Work order: Each entry needs to be reproduced exactly, with none left out.

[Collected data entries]
`config.mk`:
```
export PLATFORM = sky130hd
export DESIGN_NAME = i2c_master_top
export DESIGN_NICKNAME = d
export VERILOG_FILES = /design/src/i2c_pkg.sv /design/src/i2c_bit_timer.sv /design/src/i2c_byte_shifter.sv /design/src/i2c_master_top.sv /design/src/i2c_sequencer.sv /design/src/i2c_wb_regs.sv
export SDC_FILE = /design/constraint.sdc
export NUM_CORES = 1
export LEC_CHECK = 0
export BUFFER_PORTS_ARGS = -buffer_cell sky130_fd_sc_hd__buf_2
export CAP_MARGIN = 0
export CORE_ASPECT_RATIO = 0.7
export CORE_MARGIN = 2
export CORE_UTILIZATION = 45
export DETAILED_ROUTE_END_ITERATION = 8
export GPL_TIMING_DRIVEN = 0
export HOLD_SLACK_MARGIN = 0.1
export PLACE_DENSITY = 0.61
export SYNTH_ARGS = -nofsm -noshare
export SYNTH_HDL_FRONTEND = slang
export SYNTH_HIERARCHICAL = 1
export SYNTH_SLANG_ARGS = --single-unit
export TNS_END_PERCENT = 10
```
`constraint.sdc`:
```
create_clock -name i_clk -period 4.81 [get_ports i_clk]
set_clock_uncertainty 0.2 [all_clocks]
set_input_delay 0 -clock i_clk [delete_from_list [all_inputs] [get_ports i_clk]]
set_output_delay 0 -clock i_clk [all_outputs]
set_load 0.02 [all_outputs]
```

Written response:
`config.mk`:
```
export PLATFORM = sky130hd
export DESIGN_NAME = i2c_master_top
export DESIGN_NICKNAME = d
export VERILOG_FILES = /design/src/i2c_pkg.sv /design/src/i2c_bit_timer.sv /design/src/i2c_byte_shifter.sv /design/src/i2c_master_top.sv /design/src/i2c_sequencer.sv /design/src/i2c_wb_regs.sv
export SDC_FILE = /design/constraint.sdc
export NUM_CORES = 1
export LEC_CHECK = 0
export BUFFER_PORTS_ARGS = -buffer_cell sky130_fd_sc_hd__buf_2
export CAP_MARGIN = 0
export CORE_ASPECT_RATIO = 0.7
export CORE_MARGIN = 2
export CORE_UTILIZATION = 45
export DETAILED_ROUTE_END_ITERATION = 8
export GPL_TIMING_DRIVEN = 0
export HOLD_SLACK_MARGIN = 0.1
export PLACE_DENSITY = 0.61
export SYNTH_ARGS = -nofsm -noshare
export SYNTH_HDL_FRONTEND = slang
export SYNTH_HIERARCHICAL = 1
export SYNTH_SLANG_ARGS = --single-unit
export TNS_END_PERCENT = 10
```
`constraint.sdc`:
```
create_clock -name i_clk -period 4.81 [get_ports i_clk]
set_clock_uncertainty 0.2 [all_clocks]
set_input_delay 0 -clock i_clk [delete_from_list [all_inputs] [get_ports i_clk]]
set_output_delay 0 -clock i_clk [all_outputs]
set_load 0.02 [all_outputs]
```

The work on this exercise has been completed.